Moreover, that early decision to strengthen our efforts in Afghanistan allowed us to build the capacity of Afghans to secure and defend their own country.  So today, there are less than 10,000 American troops in Afghanistan.  Instead of being in the lead against the Taliban, Americans are now supporting 320,000 Afghan security forces who are defending their communities and supporting our counterterrorism efforts.

Now, I don’t want to paint too rosy a picture.  The situation in Afghanistan is still tough.  War has been a part of life in Afghanistan for over 30 years, and the United States cannot eliminate the Taliban or end violence in that country.  But what we can do is deny al Qaeda a safe haven, and what we can do is support Afghans who want a better future, which is why we have worked not only with their military, but we’ve backed a unity government in Kabul.  We’ve helped Afghan girls go to school.  We’ve supported investments in health care and electricity and education.  You have made a difference in Afghanistan, and America is safer for it.  (Applause.)

Of course, the terrorist threat was never restricted to South Asia, or to Afghanistan, or Pakistan.  Even as al Qaeda has been decimated in Afghanistan and Pakistan, the threat from terrorists metastasized in other parts of the Middle East and North Africa.  And most dangerously, we saw the emergence of ISIL, the successor to al Qaeda in Iraq, which fights as both a terrorist network and an insurgency. 
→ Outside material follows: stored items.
===== src/rtl/coax_rx_byte_stream.sv =====
// Unpacks 10-bit words from a first-word-fall-through receive buffer into a
// two-byte-per-word stream; an upstream error emits a marker/code record and halts.
module coax_rx_byte_stream #(
    parameter logic [7:0] ERROR_MARKER = 8'h80
) (
    input  logic        clk,
    input  logic        reset,
    input  logic [9:0]  rx_data,
    input  logic        rx_empty,
    input  logic        rx_error,
    output logic        rx_read_strobe,
    output logic [7:0]  out_data,
    output logic        out_valid,
    input  logic        out_ready,
    output logic [15:0] word_count,
    output logic        halted
);

    localparam int unsigned WORD_W  = 10;
    localparam int unsigned BYTE_W  = 8;
    localparam int unsigned COUNT_W = 16;
    localparam logic [COUNT_W-1:0] COUNT_MAX = '1;

    typedef enum logic [2:0] {
        IDLE     = 3'd0,
        HIGH     = 3'd1,
        LOW      = 3'd2,
        ERR_HIGH = 3'd3,
        ERR_LOW  = 3'd4,
        HALT     = 3'd5
    } state_t;

    state_t              state;
    state_t              state_next;
    logic [WORD_W-1:0]   word;
    logic [BYTE_W-1:0]   err_code;

    // State register
    always_ff @(posedge clk) begin
        if (reset) begin
            state <= IDLE;
        end else begin
            state <= state_next;
        end
    end

    // Next-state logic; out_valid is high in every byte state, so a transfer is out_ready alone
    always_comb begin
        state_next = state;
        case (state)
            IDLE: begin
                if (rx_error) begin
                    state_next = ERR_HIGH;
                end else if (!rx_empty) begin
                    state_next = HIGH;
                end
            end
            HIGH:     if (out_ready) state_next = LOW;
            LOW:      if (out_ready) state_next = IDLE;
            ERR_HIGH: if (out_ready) state_next = ERR_LOW;
            ERR_LOW:  if (out_ready) state_next = HALT;
            HALT:     state_next = HALT;
            default:  state_next = IDLE;
        endcase
    end

    // Output decode: byte path depends on state and latched registers only
    always_comb begin
        out_valid      = 1'b0;
        out_data       = '0;
        halted         = 1'b0;
        rx_read_strobe = 1'b0;
        case (state)
            IDLE: begin
                rx_read_strobe = !reset && !rx_error && !rx_empty;
            end
            HIGH: begin
                out_valid = 1'b1;
                out_data  = BYTE_W'({6'b0, word[WORD_W-1:BYTE_W]});
            end
            LOW: begin
                out_valid = 1'b1;
                out_data  = word[BYTE_W-1:0];
            end
            ERR_HIGH: begin
                out_valid = 1'b1;
                out_data  = ERROR_MARKER;
            end
            ERR_LOW: begin
                out_valid = 1'b1;
                out_data  = err_code;
            end
            HALT: begin
                halted = 1'b1;
            end
            default: begin
                out_valid = 1'b0;
            end
        endcase
    end

    // Word/error capture and saturating delivered-word counter
    always_ff @(posedge clk) begin
        if (reset) begin
            word       <= '0;
            err_code   <= '0;
            word_count <= '0;
        end else begin
            if (state == IDLE) begin
                if (rx_error) begin
                    err_code <= rx_data[BYTE_W-1:0];
                end else if (!rx_empty) begin
                    word <= rx_data;
                end
            end
            if (state == LOW && out_ready && word_count != COUNT_MAX) begin
                word_count <= word_count + COUNT_W'(1);
            end
        end
    end

endmodule

===== config.mk =====
export PLATFORM = sky130hd
export DESIGN_NAME = coax_rx_byte_stream
export DESIGN_NICKNAME = d
export VERILOG_FILES = /design/src/rtl/coax_rx_byte_stream.sv
export SDC_FILE = /design/constraint.sdc
export NUM_CORES = 1
export LEC_CHECK = 0
export CAP_MARGIN = 20
export CORE_MARGIN = 2
export CORE_UTILIZATION = 53
export DETAILED_ROUTE_END_ITERATION = 12
export GPL_TIMING_DRIVEN = 0
export PLACE_DENSITY = 0.84
export SETUP_SLACK_MARGIN = 0.02
export SLEW_MARGIN = 15
export SYNTH_ARGS = -nofsm -noshare
export SYNTH_HDL_FRONTEND = slang
export SYNTH_SLANG_ARGS = --single-unit

===== constraint.sdc =====
create_clock -name clk -period 5 [get_ports clk]
set_input_delay 0.5 -clock clk [delete_from_list [all_inputs] [get_ports clk]]
set_output_delay 0.5 -clock clk [all_outputs]
set_load 0.005 [all_outputs]

==> impl_results.md, run 1 <==
* Status: finished clean
* Ant diodes at 0
* Critical Path, Cell by Cell: clkbuf_1, nor2b_1, clkbuf_1, a22oi_1, nor2_1, clkdlybuf4s50_1
* Cell taking the most area after synthesis: dfxtp_1
* Worst Hold Class: flop to flop
* Initial antenna violation count at 0
* Largest net degree at the start of global routing at 13
* Critical path buffers and inverters at 3
* Yosys reg bits at 37
* Reg2reg path depth at 5
* DP Wirelength at around 3.1 mm
* Clock sink count at 37
* FFs w/ async S/R, synth at 0%
* Multi-input gate area at approximately 1000 µm²
* Peak supply drop at between 150 and 200 µV
* Layout fillers at 298
* RSZ-0062 raised after global routing: false
* Nets at 291
* CP max FO at 10
* Row cnt at 21
* Post-CTS Resized at 0
* Slew @ Worst Pin at between 0.5 and 0.6 ns
* CTS Buffer Depth at 2
* Synthesized area per cell at 8.00 µm²
* First-pass iteration count of the detailed router at 4
* Synth top area cells: dfxtp_1 41%, a21oi_1 8.5%, nand2_1 7.4%
* # IOs at 42
* Cells after Synth at 227
* Worst Setup End Kind: output pin
* Crit path depth at 6
* Worst-path clk slew at 0.12 ns
* Total CTS buffers at 5
* Drt drc at 0
* Flop2flop setup slack at 2.88 ns
* Most common cell in the netlist: dfxtp_1
* Antenna Nets Post-Route at 0
* Vias in the first global route at 1685
* First-pass GRT wire length at 7.73 mm
* Initial Utilization at 54.9%
* Gr ovfl total at 0
* Worst slack, placed at 2.09 ns
* EDFF count, synth at 0
* Setup crit start kind: flop
* Seq/Total Area, Yosys at 40.8%
* CTS tree: done
* Final WL at about 4.5 mm
* Fin. max-slew vios at 0
* Area Growth Syn to Fin at 30.6%
* Worst min-delay path startpoint: err_code[5]
* Drt first-iter violations at approximately 140
* R2r startpoint: word_count[0]
* Final RePlAce weighted congestion at 0.843
* CP dominant cell by count: clkbuf_1
* CP max-delay cell: clkdlybuf4s50_1
* Synth top area share at 40.8%
* Final Hold Violating Endpoints at 0
* Worst-Skew Late Latency at approximately 0.37 ns
* WS Path Type: flop to output pin
* All-Layer GR Usage at 24.6%
* Fmax at 0.336 GHz
* P_leak at 0.769 nW
* WL/cell at 14.0 µm
* Setup ws final at just over 2 ns
* Most instantiated cells after synthesis: 37 x dfxtp_1, 36 x nand2_1, 31 x a21oi_1, 16 x nand3_1, 16 x nor2_1
* Reg area at 741 µm²
* Share of post-route cells with drive strength above 1 at 5.07%
* Worst R2R End: word_count[0]
* Hold_ws at 0.462 ns
* Synth warn at 0
* Main synth FF type: dfxtp_1
* Post-CTS Hold Buffers at 0
* Power Total at 0.000643 W
* Chip Height at between 60 and 70 µm
* Post-synth cell types at 37
* WHS Endpoint: err_code[5]
* Slew HR at ~60%
* Family with the most delay on the worst path: buffers and inverters
* Critical path's largest stage delay at around 0.52 ns
* Setup violators final at 0
* Dpl cells at 314
* TNS Setup at 0 ns
* Worst EP required at between 4 and 5 ns
* Mapped Area at 1820 µm²
* Max Cap Viol at 0
* Tmin final at 2.98 ns
* Die X at 62.5 µm
* Period utilization at 59.5%
* Non-Filler Instances at ~320
* Core area at 3310 µm²
* # H-tree levels at 2
* DR vias at about 1900
* Syn Nets at 243
* Post-CTS setup buffer count at 0
* Total die area at around 3900 µm²
* Power per cell area at 271 nW/µm²
* WP data arrival at 2.48 ns
* Final clock skew at 0.0161 ns
* Hold Path Stages at 2
* DR vias/cell at 5.76
* CTS root buffer: clkbuf_4
* Port-buffer cells at between 40 and 50
## tightest hold or removal path, stage by stage, from the launching register on
cell and delay (ns):
dfxtp_1 0.33, nand2_1 0.05, a21oi_1 0.05
## where the power goes
part	switching [W]	internal, W
Sequential	0.0000101	0.000308
Clock	0.000108	0.000119
Combinational	0.0000552	0.0000428
## area by class of cell
cell class                 instances  area share (%)
multi-input combinational        176            43.1
sequential                        37            31.2
timing repair buffer              41            17.3
tap                               46            2.42
clock buffer                       6            2.16
buffer                            12            1.90
clock inverter                     2            1.58
inverter                           2           0.316
## how the worst max path moves through the flow
stage                              from             end  slack, ns
final                          state[2]     out_data[6]       2.02
after global routing           state[2]     out_data[6]       1.82
after CTS                      state[2]     out_data[6]       2.06
after detailed placement          reset  rx_read_strobe       2.09
after global placement            reset  rx_read_strobe       2.10
after floorplan           word_count[0]   word_count[0]       3.18
## cell families after synthesis
kind of cell | after synthesis | share of synthesized area (%)
xor+xnor | 1 | 0.482
fa+ha+maj | 1 | 0.689
flops | 37 | 40.8
simple gates | 111 | 34.0
buf+inv | 14 | 2.89
compound gates | 61 | 20.0
mux | 2 | 1.17
## cell usage in the layout (no fill, tap or decap), types with 7 or more instances in the layout
cell type,instances
a21oi_1,31
nand2_1,36
nand3_1,16
clkbuf_1,12
clkdlybuf4s50_1,41
nor2b_1,7
nor2_1,16
or4_1,7
o31ai_1,7
dfxtp_1,37
a22oi_1,8
## per-stage QoR
stage          utilization, %  instance area, µm²
6_report                 71.7                2370
4_1_cts                  71.7                2370
3_3_place_gp             69.0                2280
5_1_grt                  71.7                2370
3_5_place_dp             69.0                2280
2_1_floorplan               -                1820
## flip-flops by register name, indices dropped and copies added, names as in the netlist
signal      cells
word_count     16
state           3
word           10
err_code        8
## metal layers
| metal | routed length (µm) | global-route usage, % | share of wire [%] |
|---|---|---|---|
| met3 | 172 | 6.31 | 3.8 |
| met1 | 2140 | 33.8 | 48 |
| met4 | 78 | 10.6 | 1.7 |
| met2 | 2110 | 36.7 | 47 |
| met5 | 0 | 0 | 0 |
Power figures use the tool's default switching activity.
There’s been a debate about ISIL that’s focused on whether a continued U.S. troop presence in Iraq back in 2011 could have stopped the threat of ISIL from growing.  And as a practical matter, this was not an option.  By 2011, Iraqis wanted our military presence to end, and they were unwilling to sign a new Status of Forces Agreement to protect our troops from prosecution if they were trying to defend themselves in Iraq.  
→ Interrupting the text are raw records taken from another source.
## src/rtl/mdu_pkg.sv

```systemverilog
// ============================================================================
// Module   : mdu_pkg
// Purpose  : Shared definitions for the iterative multiply/divide sequencer.
//            Holds the default width, the funct3 opcode encodings, the FSM
//            state type and the operand-signedness helpers.
// Revision : 1.0 - initial release
// ============================================================================
`default_nettype none

package mdu_pkg;

  localparam int XLEN_DEFAULT = 32;

  // funct3 encodings of the RV32M group
  localparam logic [2:0] OP_MUL    = 3'b000;
  localparam logic [2:0] OP_MULH   = 3'b001;
  localparam logic [2:0] OP_MULHSU = 3'b010;
  localparam logic [2:0] OP_MULHU  = 3'b011;
  localparam logic [2:0] OP_DIV    = 3'b100;
  localparam logic [2:0] OP_DIVU   = 3'b101;
  localparam logic [2:0] OP_REM    = 3'b110;
  localparam logic [2:0] OP_REMU   = 3'b111;

  typedef enum logic [1:0] {
    IDLE = 2'd0,
    CALC = 2'd1,
    FIX  = 2'd2,
    DONE = 2'd3
  } state_t;

  // rs1 is treated as signed by every op except the fully unsigned ones
  function automatic logic is_signed_rs1(input logic [2:0] op);
    return (op != OP_MULHU) && (op != OP_DIVU) && (op != OP_REMU);
  endfunction

  // rs2 is signed only for the fully signed high multiply and signed divide
  function automatic logic is_signed_rs2(input logic [2:0] op);
    return (op == OP_MULH) || (op == OP_DIV) || (op == OP_REM);
  endfunction

  // funct3[2] separates the divide/remainder group from the multiplies
  function automatic logic is_div_op(input logic [2:0] op);
    return op[2];
  endfunction

endpackage

`default_nettype wire

```

## src/rtl/mdu_if.sv

```systemverilog
// ============================================================================
// Module   : mdu_if
// Purpose  : Request/response handshake bundle between the core EX stage
//            (master) and the multiply/divide sequencer (slave). Signal
//            names are written from the sequencer's point of view.
// Revision : 1.0 - initial release
// ============================================================================
`default_nettype none

interface mdu_if #(
  parameter int XLEN = mdu_pkg::XLEN_DEFAULT
);

  logic            i_valid;
  logic            o_ready;
  logic [2:0]      i_op;
  logic [XLEN-1:0] i_1;
  logic [XLEN-1:0] i_2;
  logic            o_valid;
  logic            i_ready;
  logic [XLEN-1:0] o_1;
  logic            o_busy;

  modport master (
    output i_valid, i_op, i_1, i_2, i_ready,
    input  o_ready, o_valid, o_1, o_busy
  );

  modport slave (
    input  i_valid, i_op, i_1, i_2, i_ready,
    output o_ready, o_valid, o_1, o_busy
  );

endinterface

`default_nettype wire

```

## src/rtl/mdu_step.sv

```systemverilog
// ============================================================================
// Module   : mdu_step
// Purpose  : One iteration of the shared multiply/divide datapath, built
//            around a single (XLEN+1)-bit adder/subtractor.
//            Multiply : shift-add; the low half of the accumulator holds the
//                       remaining multiplier bits, the high half the partial
//                       product. o_bit is the multiplier bit consumed.
//            Divide   : restoring division; high half is the partial
//                       remainder, low half shifts dividend bits out and
//                       quotient bits in. o_bit is the new quotient bit and
//                       is left for the caller to place in o_acc[0].
// Revision : 1.0 - initial release
// ============================================================================
`default_nettype none

module mdu_step
  import mdu_pkg::*;
#(
  parameter int XLEN = XLEN_DEFAULT
) (
  input  wire logic [2*XLEN-1:0] i_acc,
  input  wire logic [XLEN-1:0]   i_operand,
  input  wire logic              i_div,
  output logic      [2*XLEN-1:0] o_acc,
  output logic                   o_bit
);

  logic [XLEN:0] w_sum;
  logic [XLEN:0] w_top;
  logic [XLEN:0] w_trial;

  // Single iteration: add-and-shift-right for multiply, shift-left-and-trial-subtract for divide
  always_comb begin
    w_sum   = {1'b0, i_acc[2*XLEN-1:XLEN]} + (i_acc[0] ? {1'b0, i_operand} : '0);
    // partial remainder shifted left with the next dividend bit appended;
    // it is always below 2*divisor, so the 33-bit difference cannot wrap
    w_top   = {i_acc[2*XLEN-1:XLEN], i_acc[XLEN-1]};
    w_trial = w_top - {1'b0, i_operand};
    o_acc   = '0;
    o_bit   = 1'b0;
    if (i_div) begin
      o_bit = ~w_trial[XLEN];
      o_acc = {(o_bit ? w_trial[XLEN-1:0] : w_top[XLEN-1:0]),
               i_acc[XLEN-2:0], 1'b0};
    end else begin
      o_bit = i_acc[0];
      o_acc = {w_sum, i_acc[XLEN-1:1]};
    end
  end

endmodule

`default_nettype wire

```

## src/rtl/mdu_sequencer.sv

```systemverilog
// ============================================================================
// Module   : mdu_sequencer
// Purpose  : Iterative RV32M multiply/divide unit. Operands are converted to
//            unsigned magnitudes at accept, XLEN iterations of mdu_step run
//            in CALC, signs and divide-by-zero are applied in FIX, and the
//            result is held in DONE until the consumer takes it.
// Options  : MDU_EARLY_DONE_EN - when defined, a zero divisor (DIV*/REM*) or
//            a zero operand (MUL*) skips CALC and goes straight to FIX.
// Revision : 1.0 - initial release
// ============================================================================
`default_nettype none

module mdu_sequencer
  import mdu_pkg::*;
#(
  parameter int XLEN = XLEN_DEFAULT
) (
  input wire logic i_clk,
  input wire logic i_rst,
  mdu_if.slave     bus
);

  localparam int                  c_CNT_W    = $clog2(XLEN);
  localparam logic [c_CNT_W-1:0]  c_CNT_LAST = c_CNT_W'(XLEN - 1);

`ifdef MDU_EARLY_DONE_EN
  localparam logic c_EARLY = 1'b1;
`else
  localparam logic c_EARLY = 1'b0;
`endif

  state_t              r_state;
  logic [c_CNT_W-1:0]  r_cnt;
  logic [2*XLEN-1:0]   r_acc;
  logic [XLEN-1:0]     r_operand;
  logic [XLEN-1:0]     r_rs1;
  logic [2:0]          r_op;
  logic                r_neg_res;
  logic                r_neg_rem;
  logic                r_div0;
  logic                r_ready;
  logic                r_valid;
  logic                r_busy;
  logic [XLEN-1:0]     r_result;

  logic                w_is_div;
  logic                w_a_neg;
  logic                w_b_neg;
  logic [XLEN-1:0]     w_a_mag;
  logic [XLEN-1:0]     w_b_mag;
  logic                w_zero_case;
  logic                w_early;
  logic [2*XLEN-1:0]   w_step_acc;
  logic                w_step_bit;
  logic [2*XLEN-1:0]   w_prod;
  logic [XLEN-1:0]     w_quo;
  logic [XLEN-1:0]     w_rem;
  logic [XLEN-1:0]     w_result;

  assign bus.o_ready = r_ready;
  assign bus.o_valid = r_valid;
  assign bus.o_busy  = r_busy;
  assign bus.o_1     = r_result;

  // Operand conditioning at accept: signs and unsigned magnitudes
  assign w_is_div    = is_div_op(bus.i_op);
  assign w_a_neg     = is_signed_rs1(bus.i_op) & bus.i_1[XLEN-1];
  assign w_b_neg     = is_signed_rs2(bus.i_op) & bus.i_2[XLEN-1];
  assign w_a_mag     = w_a_neg ? -bus.i_1 : bus.i_1;
  assign w_b_mag     = w_b_neg ? -bus.i_2 : bus.i_2;
  assign w_zero_case = w_is_div ? (bus.i_2 == '0)
                                : ((bus.i_1 == '0) || (bus.i_2 == '0));
  assign w_early     = c_EARLY & w_zero_case;

  mdu_step #(
    .XLEN (XLEN)
  ) u_step (
    .i_acc     (r_acc),
    .i_operand (r_operand),
    .i_div     (r_op[2]),
    .o_acc     (w_step_acc),
    .o_bit     (w_step_bit)
  );

  // Sign fix-up and result selection evaluated while in FIX
  always_comb begin
    w_prod   = r_neg_res ? -r_acc : r_acc;
    w_quo    = r_neg_res ? -r_acc[XLEN-1:0] : r_acc[XLEN-1:0];
    w_rem    = r_neg_rem ? -r_acc[2*XLEN-1:XLEN] : r_acc[2*XLEN-1:XLEN];
    // a zero divisor overrides whatever the magnitude path produced
    if (r_div0) begin
      w_quo = '1;
      w_rem = r_rs1;
    end
    w_result = '0;
    case (r_op)
      OP_MUL:                       w_result = w_prod[XLEN-1:0];
      OP_MULH, OP_MULHSU, OP_MULHU: w_result = w_prod[2*XLEN-1:XLEN];
      OP_DIV, OP_DIVU:              w_result = w_quo;
      default:                      w_result = w_rem;
    endcase
  end

  // Control FSM with iteration counter, operand registers and registered handshake outputs
  always_ff @(posedge i_clk or posedge i_rst) begin
    if (i_rst) begin
      r_state   <= IDLE;
      r_cnt     <= '0;
      r_acc     <= '0;
      r_operand <= '0;
      r_rs1     <= '0;
      r_op      <= '0;
      r_neg_res <= 1'b0;
      r_neg_rem <= 1'b0;
      r_div0    <= 1'b0;
      r_ready   <= 1'b1;
      r_valid   <= 1'b0;
      r_busy    <= 1'b0;
      r_result  <= '0;
    end else begin
      case (r_state)
        IDLE: begin
          if (bus.i_valid) begin
            r_op      <= bus.i_op;
            r_rs1     <= bus.i_1;
            r_neg_res <= w_a_neg ^ w_b_neg;
            r_neg_rem <= w_a_neg;
            r_div0    <= (bus.i_2 == '0);
            r_cnt     <= '0;
            r_ready   <= 1'b0;
            r_busy    <= 1'b1;
            if (w_is_div) begin
              r_acc     <= {{XLEN{1'b0}}, w_a_mag};
              r_operand <= w_b_mag;
            end else begin
              r_acc     <= {{XLEN{1'b0}}, w_b_mag};
              r_operand <= w_a_mag;
            end
            if (w_early) begin
              // product of a zero operand is zero; divide-by-zero is forced in FIX
              r_acc   <= '0;
              r_state <= FIX;
            end else begin
              r_state <= CALC;
            end
          end
        end
        CALC: begin
          r_acc <= r_op[2] ? {w_step_acc[2*XLEN-1:1], w_step_bit} : w_step_acc;
          if (r_cnt == c_CNT_LAST) begin
            r_cnt   <= '0;
            r_state <= FIX;
          end else begin
            r_cnt <= r_cnt + 1'b1;
          end
        end
        FIX: begin
          r_result <= w_result;
          r_valid  <= 1'b1;
          r_state  <= DONE;
        end
        DONE: begin
          if (bus.i_ready) begin
            r_valid <= 1'b0;
            r_busy  <= 1'b0;
            r_ready <= 1'b1;
            r_state <= IDLE;
          end
        end
        default: begin
          r_state <= IDLE;
        end
      endcase
    end
  end

endmodule

`default_nettype wire

```

## src/flat_wrapper.sv

```systemverilog
// flat-port wrapper written by rule: the top's interface ports become plain ports
module mdu_sequencer_flat import mdu_pkg::*;
#(
  parameter int XLEN = XLEN_DEFAULT
)
  (i_clk, i_rst, bus_i_valid, bus_i_op, bus_i_1, bus_i_2, bus_i_ready, bus_o_ready, bus_o_valid, bus_o_1, bus_o_busy);
  mdu_if #(.XLEN(XLEN)) bus_i ();
  input wire logic i_clk;
  input wire logic i_rst;
  input wire logic [$bits(bus_i.i_valid)-1:0] bus_i_valid;
  input wire logic [$bits(bus_i.i_op)-1:0] bus_i_op;
  input wire logic [$bits(bus_i.i_1)-1:0] bus_i_1;
  input wire logic [$bits(bus_i.i_2)-1:0] bus_i_2;
  input wire logic [$bits(bus_i.i_ready)-1:0] bus_i_ready;
  output wire logic [$bits(bus_i.o_ready)-1:0] bus_o_ready;
  output wire logic [$bits(bus_i.o_valid)-1:0] bus_o_valid;
  output wire logic [$bits(bus_i.o_1)-1:0] bus_o_1;
  output wire logic [$bits(bus_i.o_busy)-1:0] bus_o_busy;
  assign bus_i.i_valid = bus_i_valid;
  assign bus_i.i_op = bus_i_op;
  assign bus_i.i_1 = bus_i_1;
  assign bus_i.i_2 = bus_i_2;
  assign bus_i.i_ready = bus_i_ready;
  assign bus_o_ready = bus_i.o_ready;
  assign bus_o_valid = bus_i.o_valid;
  assign bus_o_1 = bus_i.o_1;
  assign bus_o_busy = bus_i.o_busy;
  mdu_sequencer #(.XLEN(XLEN)) u_core (.i_clk(i_clk), .i_rst(i_rst), .bus(bus_i));
endmodule
```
In addition, maintaining American troops in Iraq at the time could not have reversed the forces that contributed to ISIL’s rise — a government in Baghdad that pursued a sectarian agenda, a brutal dictator in Syria who lost control of large parts of the country, social media that reached a global pool of recruits, and a hollowing out of Iraq’s security forces, which were ultimately overrun in Mosul in 2014.  In fact, American troops, had they stayed there, would have lacked legal protections and faced a choice between remaining on bases or being drawn back into a sectarian conflict against the will of Iraq’s elected government or Iraq’s local populations.

But circumstances changed.  When ISIL made substantial gains first in Mosul and then in other parts of the country, then suddenly Iraqis reached out once again for help.  And in shaping our response, we refused to repeat some of the mistakes of the 2003 invasion that have helped to give rise to the organization that became ISIL in the first place.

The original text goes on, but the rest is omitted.